The Deck is Stacked Against Value-based Healthcare.
Our system handsomely rewards companies that develop new medical products, drugs, and devices. It punishes organizations that bring together the great tools available to lower costs and prolong healthy lives. An add I saw on TV is a great example. It promoted Farxiga (dapagliflozin) as a new treatment for congestive heart failure and this is indeed a great story. Dapagliflozin was developed as a medication for type 2 diabetes. It lowers the blood sugar level by causing glucose to be lost in the urine.
The benefits for congestive heart failure have very little to do with glucose. Dapagliflozin reduces heart failure progression, hospitalization, and death all by about 30% by activating a master metabolic switch. It provides those benefits in patients with and without diabetes. Here is the crazy part. Spironolactone also reduces death from heart failure by about a third and it costs $4 a month ($48 a year). It is one of the most effective treatments in all of medicine. You only need to treat 9 patients to prevent a death from heart failure. Despite these benefits, it is one of the most underused medications in medical practice. Just over a third of heart failure patients receive spironolactone. Beta blockers and ACE inhibitors also cost $4 a month and are extremely beneficial for heart failure. Even these are underutilized. 75% of heart failure patients are on ACE inhibitors like lisinopril and 66% are on beta blockers like carvedilol. Fewer than 20% of patients with heart failure are on optimal medical treatment that can be had for $12 a month. It was no different in the trial to prove Farxiga benefit for congestive heart failure. Only 30% of patients were on a medication like spironolactone, and just over 20% were on optimal medical treatment.

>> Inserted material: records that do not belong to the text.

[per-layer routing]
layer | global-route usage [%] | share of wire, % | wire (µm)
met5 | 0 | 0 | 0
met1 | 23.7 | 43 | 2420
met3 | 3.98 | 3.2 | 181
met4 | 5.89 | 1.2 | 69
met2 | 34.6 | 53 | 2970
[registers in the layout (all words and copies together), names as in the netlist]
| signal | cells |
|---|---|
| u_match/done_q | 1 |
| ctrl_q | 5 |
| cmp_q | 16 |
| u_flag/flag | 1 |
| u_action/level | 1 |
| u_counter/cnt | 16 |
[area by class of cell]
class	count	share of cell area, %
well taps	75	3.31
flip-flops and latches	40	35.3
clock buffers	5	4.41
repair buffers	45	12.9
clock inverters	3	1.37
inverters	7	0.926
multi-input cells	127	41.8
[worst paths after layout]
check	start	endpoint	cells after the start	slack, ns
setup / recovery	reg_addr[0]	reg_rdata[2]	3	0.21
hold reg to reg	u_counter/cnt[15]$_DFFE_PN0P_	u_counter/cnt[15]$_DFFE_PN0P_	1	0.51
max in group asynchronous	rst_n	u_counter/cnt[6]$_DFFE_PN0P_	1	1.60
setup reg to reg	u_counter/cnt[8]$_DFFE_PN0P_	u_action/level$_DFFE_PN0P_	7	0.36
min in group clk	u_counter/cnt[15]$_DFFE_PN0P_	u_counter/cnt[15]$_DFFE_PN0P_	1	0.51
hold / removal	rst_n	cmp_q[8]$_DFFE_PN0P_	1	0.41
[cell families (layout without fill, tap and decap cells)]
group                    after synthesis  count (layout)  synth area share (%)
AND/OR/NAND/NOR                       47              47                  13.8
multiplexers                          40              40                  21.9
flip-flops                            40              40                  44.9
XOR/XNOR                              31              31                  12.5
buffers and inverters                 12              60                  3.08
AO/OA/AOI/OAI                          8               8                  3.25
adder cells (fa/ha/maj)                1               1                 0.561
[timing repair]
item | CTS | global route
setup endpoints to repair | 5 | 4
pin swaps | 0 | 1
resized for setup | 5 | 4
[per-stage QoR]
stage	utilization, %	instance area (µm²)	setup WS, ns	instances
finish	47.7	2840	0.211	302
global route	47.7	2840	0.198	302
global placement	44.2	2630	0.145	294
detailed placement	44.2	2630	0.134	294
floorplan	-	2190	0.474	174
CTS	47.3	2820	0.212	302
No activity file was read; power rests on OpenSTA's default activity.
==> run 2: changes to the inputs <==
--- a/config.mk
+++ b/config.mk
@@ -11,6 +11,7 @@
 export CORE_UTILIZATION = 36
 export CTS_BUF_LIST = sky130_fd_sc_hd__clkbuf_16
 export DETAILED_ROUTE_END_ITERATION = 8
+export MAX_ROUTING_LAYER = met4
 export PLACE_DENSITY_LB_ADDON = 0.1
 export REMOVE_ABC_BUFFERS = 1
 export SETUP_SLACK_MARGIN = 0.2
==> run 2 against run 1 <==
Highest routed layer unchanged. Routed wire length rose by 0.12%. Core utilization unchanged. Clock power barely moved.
--- src/rtl/batt_probe_pkg.sv ---
`timescale 1ns/1ps
package batt_probe_pkg;

  typedef enum logic [2:0] {
    ST_IDLE   = 3'd0,
    ST_LOAD   = 3'd1,
    ST_LINEAR = 3'd2,
    ST_PROBE  = 3'd3,
    ST_CHARGE = 3'd4,
    ST_ABSENT = 3'd5
  } seq_state_t;

  localparam logic [2:0] FAULT_NONE    = 3'b000;
  localparam logic [2:0] FAULT_NO_BATT = 3'b111;

  // true on the final cycle of a phase that lasts len cycles
  function automatic logic phase_last(input logic [31:0] cnt, input logic [31:0] len);
    return (cnt + 32'd1) == len;
  endfunction

  // counter width able to hold values up to the larger limit
  function automatic int unsigned cnt_bits(input int unsigned a, input int unsigned b);
    int unsigned m;
    m = (a > b) ? a : b;
    return (m < 2) ? 1 : $clog2(m + 1);
  endfunction

endpackage

--- src/rtl/probe_timer.sv ---
`timescale 1ns/1ps
module probe_timer #(
  parameter int unsigned CW = 8
) (
  input  logic          clk,
  input  logic          rst_n,
  input  logic          clr,
  input  logic          en,
  output logic [CW-1:0] cnt
);
  always_ff @(posedge clk or negedge rst_n) begin
    if (!rst_n)   cnt <= '0;
    else if (clr) cnt <= '0;
    else if (en)  cnt <= cnt + 1'b1;
  end
endmodule

--- src/rtl/probe_fsm.sv ---
`timescale 1ns/1ps
module probe_fsm
  import batt_probe_pkg::*;
#(
  parameter int unsigned LOAD_CYC = 16,
  parameter int unsigned WIN_CYC  = 8,
  parameter int unsigned CW       = 5
) (
  input  logic          clk,
  input  logic          rst_n,
  input  logic          por_pulse,
  input  logic          supply_ok,
  input  logic          batt_below_short,
  input  logic          batt_above_thr,
  input  logic [CW-1:0] cnt,
  output seq_state_t    state,
  output logic          cnt_clr,
  output logic          cnt_en,
  output logic          ev_load_end,
  output logic          ev_win_end,
  output logic          ev_absent,
  output logic          done
);
  seq_state_t nxt;

  assign ev_load_end = (state == ST_LOAD) && phase_last(32'(cnt), 32'(LOAD_CYC));
  assign ev_absent   = (state == ST_PROBE) && batt_above_thr;
  assign ev_win_end  = (state == ST_PROBE) && !batt_above_thr
                       && phase_last(32'(cnt), 32'(WIN_CYC));
  assign cnt_en      = (state == ST_LOAD) || (state == ST_PROBE);

  always_comb begin
    nxt = state;
    unique case (state)
      ST_IDLE:   if (por_pulse && supply_ok) nxt = ST_LOAD;
      ST_LOAD:   if (ev_load_end) nxt = batt_below_short ? ST_LINEAR : ST_PROBE;
      ST_LINEAR: if (!batt_below_short) nxt = ST_PROBE;
      ST_PROBE:  if (ev_absent) nxt = ST_ABSENT;
                 else if (ev_win_end) nxt = ST_CHARGE;
      default:   nxt = state;
    endcase
    if (!supply_ok) nxt = ST_IDLE;
  end

  assign cnt_clr = (nxt != state);

  always_ff @(posedge clk or negedge rst_n) begin
    if (!rst_n) begin
      state <= ST_IDLE;
      done  <= 1'b0;
    end else begin
      state <= nxt;
      done  <= (state == ST_PROBE) && (nxt == ST_CHARGE);
    end
  end
endmodule

--- src/rtl/probe_outdec.sv ---
`timescale 1ns/1ps
module probe_outdec
  import batt_probe_pkg::*;
(
  input  seq_state_t state,
  output logic       load_en,
  output logic       lin_chg_en,
  output logic       pwm_en,
  output logic       float_force_4v,
  output logic       hiz_mode,
  output logic [2:0] fault_code,
  output logic       safety_tmr_inhibit
);
  always_comb begin
    load_en            = (state == ST_LOAD);
    lin_chg_en         = (state == ST_LINEAR);
    pwm_en             = (state == ST_PROBE) || (state == ST_CHARGE);
    float_force_4v     = (state == ST_PROBE);
    hiz_mode           = (state == ST_ABSENT);
    safety_tmr_inhibit = (state == ST_ABSENT);
    fault_code         = (state == ST_ABSENT) ? FAULT_NO_BATT : FAULT_NONE;
  end
endmodule

--- src/rtl/batt_probe_seq.sv ---
`timescale 1ns/1ps
module batt_probe_seq
  import batt_probe_pkg::*;
#(
  parameter int unsigned LOAD_CYC = 16,
  parameter int unsigned WIN_CYC  = 8
) (
  input  logic       clk,
  input  logic       rst_n,
  input  logic       por_pulse,
  input  logic       supply_ok,
  input  logic       batt_below_short,
  input  logic       batt_above_thr,
  output logic       load_en,
  output logic       lin_chg_en,
  output logic       pwm_en,
  output logic       float_force_4v,
  output logic       hiz_mode,
  output logic [2:0] fault_code,
  output logic       safety_tmr_inhibit,
  output logic       done
);
  localparam int unsigned CW = cnt_bits(LOAD_CYC, WIN_CYC);

  seq_state_t    state;
  logic [CW-1:0] cnt;
  logic          cnt_clr, cnt_en;
  logic          ev_load_end, ev_win_end, ev_absent;

  probe_timer #(.CW(CW)) u_timer (
    .clk(clk), .rst_n(rst_n), .clr(cnt_clr), .en(cnt_en), .cnt(cnt)
  );

  probe_fsm #(.LOAD_CYC(LOAD_CYC), .WIN_CYC(WIN_CYC), .CW(CW)) u_fsm (
    .clk(clk), .rst_n(rst_n), .por_pulse(por_pulse), .supply_ok(supply_ok),
    .batt_below_short(batt_below_short), .batt_above_thr(batt_above_thr),
    .cnt(cnt), .state(state), .cnt_clr(cnt_clr), .cnt_en(cnt_en),
    .ev_load_end(ev_load_end), .ev_win_end(ev_win_end), .ev_absent(ev_absent),
    .done(done)
  );

  probe_outdec u_dec (
    .state(state), .load_en(load_en), .lin_chg_en(lin_chg_en), .pwm_en(pwm_en),
    .float_force_4v(float_force_4v), .hiz_mode(hiz_mode),
    .fault_code(fault_code), .safety_tmr_inhibit(safety_tmr_inhibit)
  );
endmodule

--- config.mk ---
export PLATFORM = sky130hd
export DESIGN_NAME = batt_probe_seq
export DESIGN_NICKNAME = d
export VERILOG_FILES = /design/src/rtl/batt_probe_pkg.sv /design/src/rtl/probe_timer.sv /design/src/rtl/probe_fsm.sv /design/src/rtl/probe_outdec.sv /design/src/rtl/batt_probe_seq.sv
export SDC_FILE = /design/constraint.sdc
export NUM_CORES = 1
export LEC_CHECK = 0
export ABC_AREA = 0
export BUFFER_PORTS_ARGS = -buffer_cell sky130_fd_sc_hd__buf_2
export CORE_ASPECT_RATIO = 1.75
export CORE_MARGIN = 2
export CORE_UTILIZATION = 30
export CTS_BUF_LIST = sky130_fd_sc_hd__clkbuf_16
export CTS_CLUSTER_SIZE = 25
export DETAILED_ROUTE_END_ITERATION = 10
export GPL_TIMING_DRIVEN = 0
export PLACE_DENSITY_LB_ADDON = 0.12
export SLEW_MARGIN = 20
export SYNTH_ARGS = -nofsm -noshare
export SYNTH_HDL_FRONTEND = slang
export SYNTH_SLANG_ARGS = --single-unit
--- constraint.sdc ---
create_clock -name clk -period 2.2 [get_ports clk]
set_input_delay 0.55 -clock clk [delete_from_list [all_inputs] [get_ports clk]]
set_output_delay 0.55 -clock clk [all_outputs]
set_load 0.01 [all_outputs]
* Yosys cells after proc, flatten, opt, wreduce, memory -nomap -nowiden
Cells that the tools add are included.
** Storage, ports and cells
- Register bits :: 9
- Output and inout bits :: 10
- Input bits :: 6
- Word-level logic and storage cells :: 36
** Operators by class
- Muxes and demuxes :: 11
- Add/subtract/negate cells :: 2
- Reductions and logical operators :: 11
- Eq/ne operators :: 9
** Operators with widths (count)
- $eq 32x4->1 const B :: 1
- $eq 32x5->1 const B :: 1
- $mux 3 :: 7
- $pmux 3 s4 :: 1
- $mux 5 :: 2
- $eq 3x3->1 const B :: 3
- $add 5x1->6 const B :: 1
- $eq 3x2->1 const B :: 2
- $logic_and 1x1->1 :: 6
- $add 5x1->5 const B :: 1
- $eq 3x1->1 const B :: 1
- $logic_not 3->1 :: 1
- $ne 3x3->1 :: 1
- $logic_or 1x1->1 :: 2
- $reduce_bool 2->1 :: 1
- $logic_not 1->1 :: 1
- $mux 1 :: 1

* Logic depth before layout (Yosys ltp)
Gate-level depths: netlist (run 1).
- Depth after elaboration :: 9
- Gate-level depth with buffers :: 8
- Depth with buffers taken out :: 7

* By module
A second synthesis (run 1) with hierarchy kept.
** Second synthesis, totals
- Cells, all modules :: 79
- Area, all modules :: 703.2 µm²
** Modules (own cells, without submodules)
- probe_fsm :: instances 1, area an instance 377.9 µm², cells each 45, seq. area each 100.1 µm²
- probe_timer :: instances 1, area an instance 252.7 µm², cells each 22, seq. area each 125.1 µm²
- probe_outdec :: instances 1, area an instance 72.6 µm², cells each 12, seq. area each 0.0 µm²

* Worst setup path after synthesis (run 1)
Ideal clock, no wire load.
- Kind :: register to register
- From :: register u_timer.cnt[0]
- To :: register u_timer.cnt[0]
- Setup slack :: -0.101 ns
- Period minus slack after synthesis :: 2.301 ns
- Stages on the path, launching flop included :: 9
- Arrival :: 2.215 ns
- Buffers on the path :: 1
- Cells stage by stage :: dfrtp_1 -> ha_1 -> buf_6 -> xor2_1 -> a311oi_4 -> o211ai_2 -> a211oi_2 -> mux2_4 -> nor3_1
** Between the ends
- Longest elaborated chain between the ends :: 9
- Elaborated cells on any way between the ends :: 15
- Those cells by class :: add/sub: 2; eq/ne: 3; mux: 7; reduce/logical: 3
** RTL lines
- from (decl) :: RTL line probe_timer.sv:9 : output logic [CW-1:0] cnt
- from (signal assigned) :: RTL line probe_timer.sv:14 : else if (en) cnt <= cnt + 1'b1;
- $add 5x1->6 :: RTL line batt_probe_pkg.sv:18 : return (cnt + 32'd1) == len;
- $eq 32x4->1 :: RTL line batt_probe_pkg.sv:18
- $logic_and 1x1->1 :: RTL line probe_fsm.sv:29 : && phase_last(32'(cnt), 32'(WIN_CYC));
- $mux 3 :: RTL line probe_fsm.sv:39 : else if (ev_win_end) nxt = ST_CHARGE;
- $mux 3 :: RTL line probe_fsm.sv:38 : ST_PROBE: if (ev_absent) nxt = ST_ABSENT;
- $pmux 3 s4 :: RTL line probe_fsm.sv:34 : unique case (state)
- $mux 3 :: RTL line probe_fsm.sv:42 : if (!supply_ok) nxt = ST_IDLE;
- $ne 3x3->1 :: RTL line probe_fsm.sv:45 : assign cnt_clr = (nxt != state);
- $mux 5 / $reduce_bool 2->1 (equally long branches)
Parallel ways exist; a longest one is shown, timed or not. The select of a mux whose other input is x is not followed.
A chain may end at the register's enable or synchronous reset.

* Worst setup path after layout (run 1)
- From :: register u_timer.cnt[0]
- To :: register u_timer.cnt[3]
Same word-level chain as after synthesis.

==> results.yml, run 1 <==
status:
  outcome: "complete, no violations"
synthesis:
  synth_edf_count: 0
  synth.distinct_cells: 40
  ys_top_cells_by_area: "dfrtp_1 (26%), buf_6 (5.3%), buf_4 (4.4%)"
  netlist_area_um2: 853.3
  ys_warn_count: 0
  synth-seq-cells: 9
  yosysSeqAreaShare_pct: 26.39
  synth_top_area_share_pct: 26.39
  postSynthCellCount: 91
  synth_async_sr_flop_share_pct: 100.0
  synth_commonest_cells: "dfrtp_1 (9), nor3_1 (6)"
  syn-num-nets: 99
  ys.flop_type: "dfrtp_1"
  synth.most_common_cell: "dfrtp_1"
  yosysTopAreaCell: "dfrtp_1"
  syn_area_per_cell_um2: 9.377
floorplan:
  ios: 16
  rows: 25
  coreArea_um2: 2690
  die_h_um: 74.55
  die-area_um2: 3304
  die_w_um: 44.32
  start_util_pct: 31.72
routing:
  wl_per_cell_um: 14.68
  drc: 0
  vias: 732
  vias_per_cell: 4.980
  drt-initial-drc-count: 12
  ant_nets: 0
  drt-total-wl_um: 2158
  dr.pass1.iters: 2
clock_tree:
  path_clk_slew_ns: 0.04
  htreeDepth: 1
  holdBufCountCts: 0
  numCtsBuffers: 3
  worstSkewPairLatency_ns: 0.24
  clockRootBuffer: "clkbuf_16"
  cts_tree: "yes"
  clock-sinks: 9
  cts_max_path_buffers: 2
grt:
  grt_usage_pct: 14.59
  grt_max_degree: 11
  grt_pass1_wl_um: 3491
  grt.overflow.total: 0
  antenna_found_initial: 0
  grt_pass1_vias: 726
cells_and_area:
  nets: 129
  drive_gt1_share_pct: 50.83
  layoutNonFillerInstCount: 147
  synthToLayoutAreaGrowth_pct: 38.86
  diodes: 0
  fillers: 271
  fin_util_pct: 44.05
timing:
  clock_skew_ns: 0.001186
  post-route-period-util_pct: 99.23
  min_period_ns: 2.183
  tns_ns: 0
  max_slew_margin_pct: 73.89
  tightest_slew_ns: 0.3875
  max_freq_mhz: 458.1
  final-hold-violation-count: 0
  holdWs_ns: 0.1582
  setup_viol: 0
  grt_setup_unrepaired: "yes"
  maxSlewViolCount: 0
setup_path:
  path_class: "register to register"
  crit_chain: "buf_6 -> and3_4 -> a311oi_4 -> o211ai_2 -> a211oi_2 -> mux2_4 -> nor3_4"
  worstSetupEndpointType: "register"
  critPathSlowestCell: "dfrtp_2"
  worstSetupStartpoint: "u_timer.cnt[0]$_DFFE_PN0P_"
  slowest_delay_ns: 0.43
  path_buf_inv: 1
  critPathMaxFanout: 5
  startpoint_type: "register"
  cp_data_arrival_time_ns: 2.34
  timing.rr.start: "u_timer.cnt[0]$_DFFE_PN0P_"
  cp_top_family: "compound AO/OA/AOI/OAI gates"
  required_ns: 2.35
placed_design:
  dp.cells: 133
  io_buffers: 15
  dp_hpwl_um: 1507
  gp_congestion: 0.7448
run:
  drv_cap: 0
worst_hold_path:
  holdCritPathClass: "input pin to async pin"
power_and_ir_drop:
  ir_drop_mv: 0.5112
  p_per_area_nw_per_um2: 713.2
  power_leakage_uw: 0.0005612
per-layer routing:
metal / GRT usage [%] / part of all wire [%]
met3: 2.913 / 2.1
met5: 0 / 0
met1: 14.80 / 38
met4: 5.051 / 1.3
met2: 28.27 / 59
cell type report:
type,instances,area (µm²),share of cell area (%)
flip-flops and latches,9,227.7,19.22
clock inverters,1,3.754,0.3168
multi-input cells,65,544.3,45.93
inverters,5,18.77,1.584
plain buffers,11,116.4,9.820
clock buffers,3,75.07,6.336
repair buffers,26,165.2,13.94
well taps,27,33.78,2.851
cell usage in the layout, fill, tap and decap left out, types with 2 or more instances in the layout:
cell / instances
clkbuf_16: 3
buf_4: 14
a21bo_2: 2
xor2_1: 3
buf_6: 5
buf_2: 15
inv_1: 6
xnor2_1: 2
nand2b_1: 3
nand4_1: 2
nor2_1: 2
dfrtp_1: 7
nor2b_1: 3
nand2_1: 4
nor3_2: 4
a21oi_1: 5
nor3b_1: 2
o21ai_0: 3
dfrtp_2: 2
nand3_1: 4
report_power, final:
group          leakage (µW)  internal, µW  switching [µW]  total [µW]
logic              0.000399           167             142         309
clock network     0.0000423           238            84.1         322
registers          0.000120           189            25.3         214
cells by family after synthesis:
logic type / after synthesis / synth area share [%]
DFF: 9 / 26.39
adders and majority gates: 2 / 2.932
AOI/OAI and AO/OA: 22 / 21.99
xor gates and xnor gates: 6 / 6.158
muxes: 2 / 2.932
buffers and inverters: 17 / 17.16
and+or+nand+nor: 33 / 22.43
registers in the layout (all words and copies together) (netlist names):
register and flops:
u_fsm.done 1, u_fsm.state 3, u_timer.cnt 5
final timing paths:
kind	endpoint	slack, ns	cells after the start
setup / recovery	u_timer.cnt[3]$_DFFE_PN0P_	0.02	7
hold / removal	u_timer.cnt[3]$_DFFE_PN0P_	0.16	1
setup reg to reg	u_timer.cnt[3]$_DFFE_PN0P_	0.02	7
hold reg to reg	u_fsm.state[2]$_DFF_PN0_	0.71	3
max in group asynchronous	u_timer.cnt[1]$_DFFE_PN0P_	1.85	1
min in group clk	u_fsm.done$_DFF_PN0_	0.67	3
what timing repair did:
action / 4_1_cts / 5_1_grt
pin swaps: 10 / 6
resized for setup: 10 / 4
cloned: 0 / 0
setup endpoints to repair: 6 / 7
setup buffers: 10 / 2
through the flow:
step / worst slack [ns] / power, µW / area (µm²)
floorplan: 0.002115 / 357.7 / 854.6
global placement: -0.2612 / 403.3 / 963.4
detailed placement: -0.2376 / 405.5 / 963.4
CTS: -0.04174 / 837.3 / 1155
global route: -0.06692 / 893.3 / 1185
finish: 0.01685 / 845.0 / 1185
No activity file was read; power rests on OpenSTA's default activity.
==> inputs of run 2 (changes only) <==
--- a/config.mk
+++ b/config.mk
@@ -6,7 +6,7 @@
 export NUM_CORES = 1
 export LEC_CHECK = 0
 export ABC_AREA = 0
-export BUFFER_PORTS_ARGS = -buffer_cell sky130_fd_sc_hd__buf_2
+export BUFFER_PORTS_ARGS = -buffer_cell sky130_fd_sc_hd__buf_4
 export CORE_ASPECT_RATIO = 1.75
 export CORE_MARGIN = 2
 export CORE_UTILIZATION = 30
==> run 2 against run 1 <==
Die area stayed put. Highest routed layer unchanged. First-iteration DRC count is 58% lower. Critical path type unchanged. Clock power hardly changed.
==> results.yml, run 2 (synthesis results as in run 1) <==
clock_tree:
  numCtsBuffers: 3
  htreeDepth: 1
  worstSkewPairLatency_ns: 0.24
  clockRootBuffer: "clkbuf_16"
  clock-sinks: 9
  cts_max_path_buffers: 2
  path_clk_slew_ns: 0.04
  holdBufCountCts: 0
  cts_tree: "yes"
power_and_ir_drop:
  p_per_area_nw_per_um2: 694.8
  power_leakage_uw: 0.0005393
  power_frac_seq_pct: 25.7
  p_switching_uw: 244.1
  ir_drop_mv: 0.4932
  intPower_uw: 581.8
  switching_share_pct: 29.56
  pwr-share-comb_pct: 35.5
  clkPwrFrac_pct: 38.7
timing:
  tightest_slew_ns: 0.3696
  min_period_ns: 2.142
  clock_skew_ns: 0.001855
  max_slew_margin_pct: 75.36
  setup_viol: 0
  final-hold-violation-count: 0
  maxSlewViolCount: 0
  setup_ws_ns: 0.05845
  max_freq_mhz: 467.0
  grt_setup_unrepaired: "yes"
  post-route-period-util_pct: 97.34
floorplan:
  die-area_um2: 3304
  ios: 16
  rows: 25
  die_w_um: 44.32
  start_util_pct: 31.72
  die_h_um: 74.55
  coreArea_um2: 2690
grt:
  antenna_found_initial: 0
  grt_pass1_wl_um: 3567
  grt_usage_pct: 14.71
  grt_pass1_vias: 758
  grt_max_degree: 11
  grt.overflow.total: 0
setup_path:
  r2r_end: "u_timer.cnt[4]$_DFFE_PN0P_"
  path_class: "register to register"
  r2r_slack_ns: 0.06
  path_depth: 7
  path_buf_inv: 0
  crit_chain: "ha_4 -> xor2_2 -> a311oi_4 -> o211ai_2 -> a211oi_2 -> mux2_4 -> nor3_2"
  worstSetupStartpoint: "u_timer.cnt[1]$_DFFE_PN0P_"
  critPathSlowestCell: "dfrtp_2"
  worstSetupEndpointType: "register"
  r2r_cells: 7
  cp_top_family: "compound AO/OA/AOI/OAI gates"
  startpoint_type: "register"
  timing.rr.start: "u_timer.cnt[1]$_DFFE_PN0P_"
  cp_data_arrival_time_ns: 2.29
  critPathMaxFanout: 5
  slowest_delay_ns: 0.43
  endpoint: "u_timer.cnt[4]$_DFFE_PN0P_"
  required_ns: 2.35
routing:
  dr.pass1.iters: 4
  vias: 736
  vias_per_cell: 5.111
  wl_per_cell_um: 14.74
  drt-initial-drc-count: 5
  drt-total-wl_um: 2123
  drc: 0
  ant_nets: 0
status:
  outcome: "complete, no violations"
cells_and_area:
  fillers: 254
  regMostFlops: "u_timer.cnt"
  fin_area_um2: 1189
  largestRegisters: "u_timer.cnt: 5 flops, u_fsm.state: 3 flops, u_fsm.done: 1 flops"
  diodes: 0
  largest_register_ffs: 5
  seqCellArea_um2: 227.7
  drive_gt1_share_pct: 48.72
  layout_common_cells: "buf_4 (26), dfrtp_1 (7), inv_1 (6)"
  mostFrequentLayoutCell: "buf_4"
  nets: 126
  multi_input_area_um2: 533.0
  synthToLayoutAreaGrowth_pct: 39.30
worst_hold_path:
  holdCritPathClass: "input pin to async pin"
placed_design:
  io_buffers: 15
  dp_hpwl_um: 1474
  place_area_um2: 1001
  gp_congestion: 0.7452
  dp_slack_ns: -0.2289
run:
  drv_cap: 0
[run 2: worst min path at each step]
stage | startpoint | to | slack (ns) | cells after the start
2_1_floorplan | rst_n | u_fsm.done$_DFF_PN0_ | 0.25 | 0
6_report | rst_n | u_timer.cnt[2]$_DFFE_PN0P_ | 0.13 | 1
3_3_place_gp | rst_n | u_fsm.done$_DFF_PN0_ | 0.38 | 1
3_5_place_dp | rst_n | u_fsm.done$_DFF_PN0_ | 0.38 | 1
5_1_grt | rst_n | u_fsm.done$_DFF_PN0_ | 0.13 | 1
4_1_cts | rst_n | u_fsm.state[2]$_DFF_PN0_ | 0.13 | 1
[run 2: timing repair]
item,4_1_cts,5_1_grt
resized for setup,11,2
pin swaps,10,4
endpoints found under the setup margin,6,5
setup buffers,8,0
[run 2: cell type report]
cell class,count,area share (%)
buffer,11,9.790
clock buffer,3,6.316
clock inverter,1,0.3158
inverter,5,1.579
multi-input combinational,65,44.84
sequential,9,19.16
tap,27,2.842
timing repair buffer,23,15.16
[run 2: per-stage QoR]
| step | hold slack, ns | TNS [ns] | instances | util (%) | power [µW] |
|---|---|---|---|---|---|
| final | 0.1299 | 0 | 144 | 44.19 | 825.9 |
| after global routing | 0.1332 | -0.1045 | 144 | 44.19 | 877.4 |
| after CTS | 0.1328 | -0.02130 | 144 | 43.95 | 823.9 |
| after global placement | 0.3782 | -0.9142 | 133 | 37.21 | 408.4 |
| after floorplan | 0.2544 | 0 | 91 | - | 357.7 |
| after detailed placement | 0.3783 | -1.110 | 133 | 37.21 | 409.1 |
[run 2: worst register-to-register path, stage by stage, from the launching register on]
cell and delay, ns:
dfrtp_2 0.43, ha_4 0.18, xor2_2 0.15, a311oi_4 0.39
o211ai_2 0.16, a211oi_2 0.27, mux2_4 0.37, nor3_2 0.11
[run 2: metal layers]
metal / vias to the layer above / part of all wire (%) / global-route usage (%) / routed length (µm)
li1: 366 / - / - / -
met5: - / 0 / 0 / 0
met4: 0 / 0.66 / 5.387 / 14
met3: 2 / 2.4 / 3.155 / 52
met1: 350 / 38 / 14.88 / 800
met2: 18 / 59 / 28.27 / 1255
[run 2: power groups by stage]
stage | sequential, µW | clock, µW | combinational, µW
3_3_place_gp | 227 | 0 | 182
4_1_cts | 214 | 319 | 292
2_1_floorplan | 217 | 0 | 141
3_5_place_dp | 228 | 0 | 181
5_1_grt | 215 | 340 | 322
6_report | 213 | 320 | 293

The retail cost for Farxiga is over $600 a month ($7200 a year). The drug companies have huge promotional budgets and can buy adds on television. They can market directly to consumers. All proven optimal medical treatment medications are generic. No one benefits if they are used. No one is promoting those drugs. It is highly likely that Farxiga would have shown little benefit if as many patients as possible were on optimized doses of spironolactone, ACE inhibitors like losartan, and beta blockers like carvedilol. We all have a stake in this. Heart failure is the most expensive condition for Medicare.